Mimo że pożary nadal niszczą Nową Południową Walię i Północno-Wschodnią Wiktorię, ich skala jest obecnie znacznie mniejsza niż przed miesiącem.
Niezliczeni Australijczycy w ciągu ostatnich kilku miesięcy dali z siebie wszystko, aby powstrzymać szalejące pożary, niezależnie od tego, czy chodziło na ogień, aby odpędzić nadchodzące płomienie, czy przyłączyło się do pomocy humanitarnej dla ludzi i zwierząt w potrzebie.

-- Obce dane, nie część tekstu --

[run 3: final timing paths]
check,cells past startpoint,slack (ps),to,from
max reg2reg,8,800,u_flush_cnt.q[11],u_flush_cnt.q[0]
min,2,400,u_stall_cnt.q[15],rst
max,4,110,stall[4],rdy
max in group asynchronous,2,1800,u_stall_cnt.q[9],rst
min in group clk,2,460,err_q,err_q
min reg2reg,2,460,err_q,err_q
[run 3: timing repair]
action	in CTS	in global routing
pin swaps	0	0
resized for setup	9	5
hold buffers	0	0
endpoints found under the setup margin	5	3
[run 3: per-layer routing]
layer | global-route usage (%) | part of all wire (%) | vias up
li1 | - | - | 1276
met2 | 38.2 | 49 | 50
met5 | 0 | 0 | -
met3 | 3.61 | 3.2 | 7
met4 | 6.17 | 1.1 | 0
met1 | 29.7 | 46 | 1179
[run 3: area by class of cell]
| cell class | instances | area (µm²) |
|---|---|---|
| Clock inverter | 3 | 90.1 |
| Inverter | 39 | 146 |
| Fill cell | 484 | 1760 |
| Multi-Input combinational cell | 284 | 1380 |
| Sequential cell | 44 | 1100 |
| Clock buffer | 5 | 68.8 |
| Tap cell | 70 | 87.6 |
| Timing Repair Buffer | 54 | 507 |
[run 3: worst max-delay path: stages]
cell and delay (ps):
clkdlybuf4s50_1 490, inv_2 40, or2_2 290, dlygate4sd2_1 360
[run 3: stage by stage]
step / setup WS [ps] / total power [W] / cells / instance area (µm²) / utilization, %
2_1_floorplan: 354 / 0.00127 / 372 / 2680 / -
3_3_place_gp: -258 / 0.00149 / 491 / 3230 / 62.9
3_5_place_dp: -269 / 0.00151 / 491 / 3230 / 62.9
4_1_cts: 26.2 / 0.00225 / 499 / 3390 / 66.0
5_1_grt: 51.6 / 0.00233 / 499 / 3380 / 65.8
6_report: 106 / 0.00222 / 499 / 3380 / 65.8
==> src/rtl/eth_pkg.sv <==
// Shared constants and state encoding for the Ethernet/IPv4/UDP receive filter.
package eth_pkg;

    localparam logic [15:0] ETHERTYPE_IPV4 = 16'h0800;
    localparam logic [7:0]  IP_PROTO_UDP   = 8'h11;
    localparam logic [3:0]  IP_VERSION_4   = 4'd4;
    localparam logic [47:0] BCAST_MAC      = 48'hFFFF_FFFF_FFFF;
    localparam logic [7:0]  PREAMBLE_BYTE  = 8'h55;
    localparam logic [7:0]  SFD_BYTE       = 8'hD5;

    localparam int unsigned ETH_HDR_LEN    = 14;
    localparam int unsigned IP_MIN_HDR_LEN = 20;
    localparam int unsigned UDP_HDR_LEN    = 8;

    typedef enum logic [2:0] {
        IDLE,
        PREAMBLE,
        ETH_HDR,
        IP_HDR,
        IP_OPT,
        UDP_HDR,
        PAYLOAD,
        DRAIN
    } rx_state_t;

endpackage

==> src/rtl/ip_csum_accum.sv <==
// IPv4 header checksum accumulator: 16-bit one's-complement sum with end-around carry.
module ip_csum_accum (
    input  logic        clk,
    input  logic        resetn,
    input  logic        i_clear,
    input  logic        i_add,
    input  logic [15:0] i_word,
    output logic [15:0] o_sum
);

    logic [15:0] r_sum;
    logic [16:0] w_add;
    logic [15:0] w_fold;

    // The folded carry can never overflow again: FFFF+FFFF folds to FFFF.
    assign w_add  = {1'b0, r_sum} + {1'b0, i_word};
    assign w_fold = w_add[15:0] + 16'(w_add[16]);
    assign o_sum  = r_sum;

    always_ff @(posedge clk or negedge resetn) begin
        if (!resetn) begin
            r_sum <= '0;
        end else if (i_clear) begin
            r_sum <= '0;
        end else if (i_add) begin
            r_sum <= w_fold;
        end
    end

endmodule

==> src/rtl/eth_udp_rx_filter.sv <==
// UDP receive filter: validates Ethernet II / IPv4 / UDP headers from the RMII byte
// stream and forwards the payload of frames addressed to one of the configured ports.
module eth_udp_rx_filter
    import eth_pkg::*;
#(
    parameter logic [47:0]             FPGA_MAC     = 48'h001A2B3C4D5E,
    parameter logic [31:0]             FPGA_IP      = 32'hC0000292,
    parameter int unsigned             NUM_PORTS    = 2,
    parameter logic [NUM_PORTS*16-1:0] PORT_LIST    = {16'd5006, 16'd5005},
    parameter bit                      ACCEPT_BCAST = 1'b1,
    parameter int unsigned             COUNT_W      = 16,
    localparam int unsigned            IDX_W        = (NUM_PORTS > 1) ? $clog2(NUM_PORTS) : 1
) (
    input  logic               clk,
    input  logic               resetn,
    input  logic               data_valid,
    input  logic [7:0]         received_byte,
    input  logic               byte_valid,
    output logic [7:0]         payload,
    output logic               payload_valid,
    output logic               payload_first,
    output logic               payload_last,
    output logic [IDX_W-1:0]   payload_port_idx,
    output logic               payload_abort,
    output logic [COUNT_W-1:0] rx_ok_count,
    output logic [COUNT_W-1:0] rx_drop_count
);

    rx_state_t        r_state, w_state_nxt;
    logic [5:0]       r_cnt, w_cnt_nxt;
    logic [7:0]       r_prev;
    logic             r_fail, r_uni_ok, r_bc_ok, r_ip_ok, r_first;
    logic [3:0]       r_ihl;
    logic [15:0]      r_dport, r_udp_len, r_remaining;
    logic [15:0]      w_csum;
    logic [7:0]       w_mac_byte, w_ip_byte;
    logic [5:0]       w_opt_last;
    logic             w_port_hit;
    logic [IDX_W-1:0] w_port_idx;
    logic             w_byte, w_uni_match, w_bc_match, w_ip_match, w_reject;
    logic             w_drop, w_ok, w_abort, w_beat, w_last, w_accept;

    assign w_byte      = data_valid & byte_valid;
    assign w_uni_match = r_uni_ok && (received_byte == w_mac_byte);
    assign w_bc_match  = r_bc_ok && (received_byte == BCAST_MAC[7:0]);
    assign w_ip_match  = r_ip_ok && (received_byte == w_ip_byte);
    assign w_opt_last  = 6'({r_ihl - 4'd5, 2'b00}) - 6'd1;
    assign w_reject    = r_fail | (w_csum != 16'hFFFF) | ~w_port_hit
                       | (r_udp_len < 16'(UDP_HDR_LEN));

    ip_csum_accum u_csum (
        .clk    (clk),
        .resetn (resetn),
        .i_clear(r_state == PREAMBLE),
        .i_add  (w_byte && (r_state == IP_HDR || r_state == IP_OPT) && r_cnt[0]),
        .i_word ({r_prev, received_byte}),
        .o_sum  (w_csum)
    );

    // Expected address bytes, most significant first, indexed by header offset.
    always_comb begin
        w_mac_byte = 8'h00;
        w_ip_byte  = 8'h00;
        case (r_cnt[2:0])
            3'd0:    w_mac_byte = FPGA_MAC[47:40];
            3'd1:    w_mac_byte = FPGA_MAC[39:32];
            3'd2:    w_mac_byte = FPGA_MAC[31:24];
            3'd3:    w_mac_byte = FPGA_MAC[23:16];
            3'd4:    w_mac_byte = FPGA_MAC[15:8];
            3'd5:    w_mac_byte = FPGA_MAC[7:0];
            default: w_mac_byte = 8'h00;
        endcase
        case (r_cnt[1:0])
            2'd0:    w_ip_byte = FPGA_IP[31:24];
            2'd1:    w_ip_byte = FPGA_IP[23:16];
            2'd2:    w_ip_byte = FPGA_IP[15:8];
            default: w_ip_byte = FPGA_IP[7:0];
        endcase
    end

    // Lowest matching table index wins.
    always_comb begin
        w_port_hit = 1'b0;
        w_port_idx = '0;
        for (int i = int'(NUM_PORTS) - 1; i >= 0; i--) begin
            if (PORT_LIST[16*i +: 16] == r_dport) begin
                w_port_hit = 1'b1;
                w_port_idx = IDX_W'(i);
            end
        end
    end

    always_ff @(posedge clk or negedge resetn) begin
        if (!resetn) begin
            r_state <= IDLE;
            r_cnt   <= '0;
        end else begin
            r_state <= w_state_nxt;
            r_cnt   <= w_cnt_nxt;
        end
    end

    always_comb begin
        w_state_nxt = r_state;
        w_cnt_nxt   = r_cnt;
        w_drop      = 1'b0;
        w_ok        = 1'b0;
        w_abort     = 1'b0;
        w_beat      = 1'b0;
        w_last      = 1'b0;
        w_accept    = 1'b0;
        if (!data_valid) begin
            w_state_nxt = IDLE;
            w_cnt_nxt   = '0;
            w_abort     = (r_state == PAYLOAD);
            w_drop      = r_state inside {ETH_HDR, IP_HDR, IP_OPT, UDP_HDR};
        end else if (byte_valid) begin
            w_cnt_nxt = r_cnt + 6'd1;
            case (r_state)
                IDLE: if (received_byte == PREAMBLE_BYTE) w_state_nxt = PREAMBLE;
                PREAMBLE: begin
                    if (received_byte == SFD_BYTE) begin
                        w_state_nxt = ETH_HDR;
                        w_cnt_nxt   = '0;
                    end else if (received_byte != PREAMBLE_BYTE) begin
                        w_state_nxt = DRAIN;
                    end
                end
                ETH_HDR: if (r_cnt == 6'(ETH_HDR_LEN - 1)) begin
                    w_state_nxt = IP_HDR;
                    w_cnt_nxt   = '0;
                end
                IP_HDR: if (r_cnt == 6'(IP_MIN_HDR_LEN - 1)) begin
                    w_state_nxt = (r_ihl > 4'd5) ? IP_OPT : UDP_HDR;
                    w_cnt_nxt   = '0;
                end
                IP_OPT: if (r_cnt == w_opt_last) begin
                    w_state_nxt = UDP_HDR;
                    w_cnt_nxt   = '0;
                end
                UDP_HDR: if (r_cnt == 6'(UDP_HDR_LEN - 1)) begin
                    w_cnt_nxt = '0;
                    if (w_reject) begin
                        w_state_nxt = DRAIN;
                        w_drop      = 1'b1;
                    end else if (r_udp_len == 16'(UDP_HDR_LEN)) begin
                        w_state_nxt = DRAIN;
                        w_ok        = 1'b1;
                    end else begin
                        w_state_nxt = PAYLOAD;
                        w_accept    = 1'b1;
                    end
                end
                PAYLOAD: begin
                    w_beat = 1'b1;
                    if (r_remaining == 16'd1) begin
                        w_last      = 1'b1;
                        w_ok        = 1'b1;
                        w_state_nxt = DRAIN;
                    end
                end
                DRAIN:   w_state_nxt = DRAIN;
                default: w_state_nxt = IDLE;
            endcase
        end
    end

    // Header field capture; each check folds into r_fail as soon as its last byte arrives.
    always_ff @(posedge clk or negedge resetn) begin
        if (!resetn) begin
            r_prev    <= '0;
            r_fail    <= 1'b0;
            r_uni_ok  <= 1'b0;
            r_bc_ok   <= 1'b0;
            r_ip_ok   <= 1'b0;
            r_ihl     <= '0;
            r_dport   <= '0;
            r_udp_len <= '0;
        end else if (w_byte) begin
            r_prev <= received_byte;
            case (r_state)
                PREAMBLE: begin
                    r_fail   <= 1'b0;
                    r_uni_ok <= 1'b1;
                    r_bc_ok  <= 1'b1;
                    r_ip_ok  <= 1'b1;
                end
                ETH_HDR: begin
                    if (r_cnt < 6'd6) begin
                        r_uni_ok <= w_uni_match;
                        r_bc_ok  <= w_bc_match;
                    end
                    if (r_cnt == 6'd5 && !(w_uni_match || (ACCEPT_BCAST && w_bc_match)))
                        r_fail <= 1'b1;
                    if (r_cnt == 6'd13 && {r_prev, received_byte} != ETHERTYPE_IPV4)
                        r_fail <= 1'b1;
                end
                IP_HDR: begin
                    if (r_cnt == 6'd0) begin
                        r_ihl <= received_byte[3:0];
                        if (received_byte[7:4] != IP_VERSION_4 || received_byte[3:0] < 4'd5)
                            r_fail <= 1'b1;
                    end
                    if (r_cnt == 6'd9 && received_byte != IP_PROTO_UDP) r_fail <= 1'b1;
                    if (r_cnt >= 6'd16) r_ip_ok <= w_ip_match;
                    if (r_cnt == 6'd19 && !w_ip_match) r_fail <= 1'b1;
                end
                UDP_HDR: begin
                    if (r_cnt == 6'd3) r_dport   <= {r_prev, received_byte};
                    if (r_cnt == 6'd5) r_udp_len <= {r_prev, received_byte};
                end
                default: ;
            endcase
        end
    end

    always_ff @(posedge clk or negedge resetn) begin
        if (!resetn) begin
            payload          <= '0;
            payload_valid    <= 1'b0;
            payload_first    <= 1'b0;
            payload_last     <= 1'b0;
            payload_port_idx <= '0;
            payload_abort    <= 1'b0;
            rx_ok_count      <= '0;
            rx_drop_count    <= '0;
            r_remaining      <= '0;
            r_first          <= 1'b0;
        end else begin
            payload_valid <= w_beat;
            payload_first <= w_beat & r_first;
            payload_last  <= w_last;
            payload_abort <= w_abort;
            if (w_beat) payload <= received_byte;
            if (w_accept) begin
                payload_port_idx <= w_port_idx;
                r_remaining      <= r_udp_len - 16'(UDP_HDR_LEN);
                r_first          <= 1'b1;
            end else if (w_beat) begin
                r_remaining <= r_remaining - 16'd1;
                r_first     <= 1'b0;
            end
            if (w_ok && rx_ok_count != '1)     rx_ok_count   <= rx_ok_count + COUNT_W'(1);
            if (w_drop && rx_drop_count != '1) rx_drop_count <= rx_drop_count + COUNT_W'(1);
        end
    end

endmodule

==> config.mk <==
export PLATFORM = sky130hd
export DESIGN_NAME = eth_udp_rx_filter
export DESIGN_NICKNAME = d
export VERILOG_FILES = /design/src/rtl/eth_pkg.sv /design/src/rtl/ip_csum_accum.sv /design/src/rtl/eth_udp_rx_filter.sv
export SDC_FILE = /design/constraint.sdc
export NUM_CORES = 1
export LEC_CHECK = 0
export BUFFER_PORTS_ARGS = -buffer_cell sky130_fd_sc_hd__buf_2
export CORE_MARGIN = 2
export CORE_UTILIZATION = 35
export DETAILED_ROUTE_END_ITERATION = 10
export PLACE_DENSITY = 0.61
export SLEW_MARGIN = 20
export SYNTH_ARGS = -nofsm -noshare
export SYNTH_HDL_FRONTEND = slang
export SYNTH_SLANG_ARGS = --single-unit
==> constraint.sdc <==
create_clock -name clk -period 6.4 [get_ports clk]
set_input_delay 1.28 -clock clk [delete_from_list [all_inputs] [get_ports clk]]
set_output_delay 1.28 -clock clk [all_outputs]
set_load 0.01 [all_outputs]
Word-level counts from Yosys, hierarchy flattened
Index checks and enable logic that the tools add are counted.
{"block": "word_totals", "ff_bits": 135, "input_bits": 12, "out_inout_bits": 45, "word_cells": 194}
{"block": "classes", "n_addsub": 9, "order_cmp": 5, "eq_ne": 50, "mux": 71, "bitwise": 6, "n_reduce_logical": 32}
{"cell": "16-bit two-way mux", "n": 4}
{"cell": "16-bit != test (second input constant)", "n": 3}
{"cell": "6-bit two-way mux", "n": 7}
{"cell": "1-bit two-way mux", "n": 41}
{"cell": "7-bit case mux with 5 select lines", "n": 1}
{"cell": "16-bit by 1-bit adder with 16-bit output (second input constant)", "n": 2}
{"cell": "13-bit by 16-bit equality test with 1-bit output (first input constant)", "n": 2}
{"cell": "3-bit two-way mux", "n": 10}
{"cell": "6-bit case mux with 5 select lines", "n": 1}
{"cell": "3-bit case mux with 8 select lines", "n": 1}
{"cell": "8-bit case mux with 3 select lines", "n": 1}
{"cell": "3-bit equality test (second input constant)", "n": 6}
{"cell": "16-bit by 16-bit adder with 17-bit output", "n": 1}
{"cell": "16-bit by 1-bit adder with 16-bit output", "n": 1}
{"cell": "16-bit by 1-bit equality test with 1-bit output (second input constant)", "n": 1}
{"cell": "16-bit by 4-bit equality test with 1-bit output (second input constant)", "n": 1}
{"cell": "8-bit equality test", "n": 2}
{"cell": "8-bit equality test (second input constant)", "n": 2}
{"cell": "16-bit by 4-bit < comparator with 1-bit output (second input constant)", "n": 1}
{"cell": "16-bit by 12-bit != test with 1-bit output (second input constant)", "n": 1}
{"cell": "16-bit by 1-bit subtractor with 16-bit output (second input constant)", "n": 1}
{"cell": "16-bit by 4-bit subtractor with 16-bit output (second input constant)", "n": 1}
{"cell": "3-bit by 2-bit != test with 1-bit output (second input constant)", "n": 5}
{"cell": "3-bit AND reduction", "n": 5}
{"cell": "41 further kinds", "n": 72}

Longest topological paths before layout
Gate-level depths: netlist of run 1.
{"block": "depth", "word_depth": 12, "mapped_depth": 17, "ltp_nobuf": 17}

Modules after synthesis
Synthesis of run 1 repeated with hierarchy kept, for this count alone.
{"block": "hier_totals", "hier_cells": 890, "hier_area_um2": 8448.1}
{"module": "eth_udp_rx_filter", "instances": 1, "cells_per_inst": 678, "area_each_um2": 6633.9, "seq_area_each_um2": 2977.9}
{"module": "ip_csum_accum", "instances": 1, "cells_per_inst": 212, "area_each_um2": 1814.2, "seq_area_each_um2": 400.4}

Worst setup path before layout of run 1
OpenSTA, ideal clock, no wires.
{"block": "synth_timing", "path_kind": "input to register", "from": "in received_byte[1]", "to": "reg u_csum.r_sum[14] (netlist: u_csum.o_sum[14])", "setup_time_ns": 0.083, "arrival_time_ns": 4.348, "required_ns": 6.317, "slack_ns": 1.969, "cell_stages": 17, "path_buffers": 1, "cell_sequence": "clkbuf_1 > inv_1 > fa_1 > nor2b_1 > o31a_1 > o211ai_1 > a31oi_1 > a21o_1 > a21o_1 > ha_1 > ha_1 > and3_1 > o2111ai_1 > nor3_1 > nand3_1 > xor2_1 > o21ai_0"}
{"block": "synth_between", "elab_chain_cells": 4}
{"item": "start: declaration", "line_no": "eth_udp_rx_filter.sv:17", "rtl": "input logic [7:0] received_byte,"}
{"item": "16-bit by 16-bit adder with 17-bit output", "line_no": "ip_csum_accum.sv:16", "rtl": "assign w_add = {1'b0, r_sum} + {1'b0, i_word};"}
{"item": "16-bit by 1-bit adder with 16-bit output", "line_no": "ip_csum_accum.sv:17", "rtl": "assign w_fold = w_add[15:0] + 16'(w_add[16]);"}
{"item": "16-bit two-way mux", "line_no": "ip_csum_accum.sv:25", "rtl": "end else if (i_add) begin"}
{"item": "16-bit two-way mux", "line_no": "ip_csum_accum.sv:23", "rtl": "end else if (i_clear) begin"}
{"item": "end signal: assignment", "line_no": "ip_csum_accum.sv:26", "rtl": "r_sum <= w_fold;"}
{"item": "end: declaration", "line_no": "ip_csum_accum.sv:11", "rtl": "logic [15:0] r_sum;"}
No other way between the ends. The select of a mux whose other input is x is not followed.
A chain may end at the register's enable or synchronous reset.

Worst setup path after layout of run 1
{"block": "layout_timing", "from": "in received_byte[0]", "to": "reg u_csum.r_sum[15] (netlist: u_csum.o_sum[15])"}
The elaborated chain is that of the path after synthesis.

==> metrics, run 1 <==
result of the run complete, no violations; count of flip-flops with a built-in enable after synthesis 0; total area of sequential cells 3380 um^2; part of the power in the clock network 47.7%; number of antenna violations at the first check in global routing 1; kind of cell adding the most delay to the critical path simple AND/OR/NAND/NOR gates; Post-Synthesis Net Count 903; pwr dens 228 nW/um^2; most common library cell in the layout ignoring fill and taps dfrtp_1; combinational fraction of design power 8.7%; number of global-route vias before repair 6204; post-synth design cell area 8030 um^2; setup repair after global routing missed its margin no; post-synthesis sequential area ratio 42.1%; Final Max Slew Viols 0; initial cell density of the core 35.6%; CTS tree built; Critical Path Sink Type flip-flop; count of buffers added by post-CTS timing repair for setup 0; number of buffers added on ports 56; leakage power 4.41 nW; maximum clock skew at final layout 0.00775 ns; fraction of power consumed by sequential logic 43.6%; Congestion Overflow GR 0; vias post-DR 6398; ports placed on the boundary 57; global-route wire length before repair 33.1 mm; post-cts resize count 0; largest net degree at the start of global routing 75; Detailed Routing Iterations Pass 1 5; CTS hold repair buffers 0; final number of setup-violating endpoints 0; die height 155 um; maximum operating frequency 0.217 GHz; Hold WS 0.472 ns; maximum resistive drop on vdd 133 uV; Clock Tree Buf Depth 2; number of fill cells in the layout 2267; Remaining DRCs 0; CP cell instances buf_2 -> ha_1 -> inv_1 -> fa_1 -> nor2b_1 -> o31a_1 -> o211ai_1 -> a31oi_1 -> a21o_1 -> a21o_1 -> ha_1 -> and3_1 -> nand2_1 -> nor2_1 -> nor4b_1 -> nand4_1 -> xnor3_1 -> o21ai_0; final critical path time including I/O delays and setup 4.61 ns; antenna fix cells 0; post-synthesis cell count 853; Total Power Consumption 2.09 mW; cell type of the slowest stage on the worst timing path nor4b_1; share of post-route cells with drive strength above 1 16.6%; nets 953; most frequent cells in the layout 135 x dfrtp_1, 85 x nand2_1, 77 x nor2_1, 55 x buf_2, 52 x o21ai_0; Setup TNS 0 ns; register bit count reported by yosys 135; multi-input combinational cell area 4410 um^2; post-detail-place hpwl 14.2 mm; depth of the CTS H-tree 4; final period utilization 72.0%; startpoint type of the worst setup path input port; post-synth cell types 69; Rel. slew slack 31.9%; prevailing post-synth register cell dfrtp_1; routed wire length 19.8 mm; total CTS buffers 17; violation count after the first detailed-route iteration 369; DRT antenna net count 0; library cell used as clock root buffer clkbuf_16; row count 55; Die Width 155 um; placer's final routability congestion estimate 0.824; Worst-Skew Late Latency 0.41 ns; count of yosys warnings during synthesis 0; Hold Vio Cnt, Final 0; class of the most critical setup path in2reg; Area growth syn-to-layout 14.3%; TritonCTS sink count 135; post-synthesis async set-or-reset flop share 100%; worst-path maximum fanout 12; Crit path buffers/inverters 2; Core Area 22600 um^2; per-cell routed wire length 16.5 um; synthesized area per cell 9.42 um^2; switching share of power 25.0%; worst path arrival time 4.88 ns; Internal 1.57 mW; All-Layer GR Usage 17.1%; Vias per Instance 5.33; critical path's largest stage delay 0.50 ns; floorplan die area 24200 um^2; Max Cap Viol 0; worst-margin pin slew 1.01 ns; Worst Hold Class reg2reg; Switching Power 523 uW; Clk pin slew, worst setup/hold paths 0.06 ns; Required @ worst endpoint 6.67 ns
metal layers:
metal  global-route usage [%]  up-vias  part of all wire [%]
met4                     4.46        2                  0.97
met2                     27.1      109                    47
li1                         -     3139                     -
met1                     24.0     3131                    49
met5                        0        -                 0.040
met3                     3.20       17                   3.5
through the flow:
stage	setup WS [ns]	util, %	instance area, um^2	std cells
after floorplan	1.97	-	8030	853
after global placement	1.53	38.0	8580	1169
after detailed placement	1.40	38.0	8580	1169
after CTS	1.82	40.7	9180	1200
after global routing	1.35	40.7	9180	1200
final	1.79	40.7	9180	1200
synth_stat cells (4+ instances only):
cell | instances | area share, %
dfrtp_1 | 135 | 42
nand2_1 | 85 | 4.0
nor2_1 | 77 | 3.6
o21ai_0 | 52 | 3.2
nand3_1 | 49 | 3.1
xnor2_1 | 48 | 5.2
mux2_2 | 40 | 5.6
ha_1 | 37 | 5.8
xor2_1 | 37 | 4.0
inv_1 | 33 | 1.5
a21oi_1 | 27 | 1.7
nor3_1 | 26 | 1.6
clkbuf_1 | 24 | 1.1
nand4_1 | 21 | 1.6
and3_1 | 15 | 1.2
nor4_1 | 11 | 0.86
or3_1 | 11 | 0.86
a21o_1 | 9 | 0.84
nor2b_1 | 9 | 0.70
nand3b_1 | 7 | 0.65
a31oi_1 | 6 | 0.47
o21a_1 | 6 | 0.56
mux2i_1 | 4 | 0.50
nand2b_1 | 4 | 0.31
nor3b_1 | 4 | 0.37
o2111ai_1 | 4 | 0.44
or2_2 | 4 | 0.31
logic make-up (layout without fill, tap and decap cells):
| group | count (synthesis) | in the layout | synth area share (%) |
|---|---|---|---|
| AND/OR/NAND/NOR | 345 | 345 | 21.7 |
| AO/OA/AOI/OAI | 142 | 142 | 11.3 |
| flip-flops | 135 | 135 | 42.1 |
| XOR/XNOR | 86 | 86 | 9.55 |
| buffers and inverters | 63 | 125 | 3.21 |
| multiplexers | 44 | 44 | 6.11 |
| adder cells (fa/ha/maj) | 38 | 38 | 6.01 |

Ostatnio Scott Morrison, premier Australii, wezwał 3000 żołnierzy rezerwowych do pomocy w akcjach gaśniczych i ewakuacyjnych we wschodniej Australii. Podobnie jak wielu innych, pracowali niestrudzenie od wielu dni, a nawet tygodni.
Jednak pomimo otrzymania zasłużonego czasu odpoczynku między zmianami, wielu żołnierzy zaskakująco zdecydowało się na wymianę w czasie wolnym, aby nadal pomagać krajowi w wyjściu z pożarów. Awaryjne Siły Wsparcia 16. Pułku zdobyły ostatnio popularność po tym, jak na ich stronie na Facebooku opublikowano garść zdjęć ich przytulających i karmiących koale.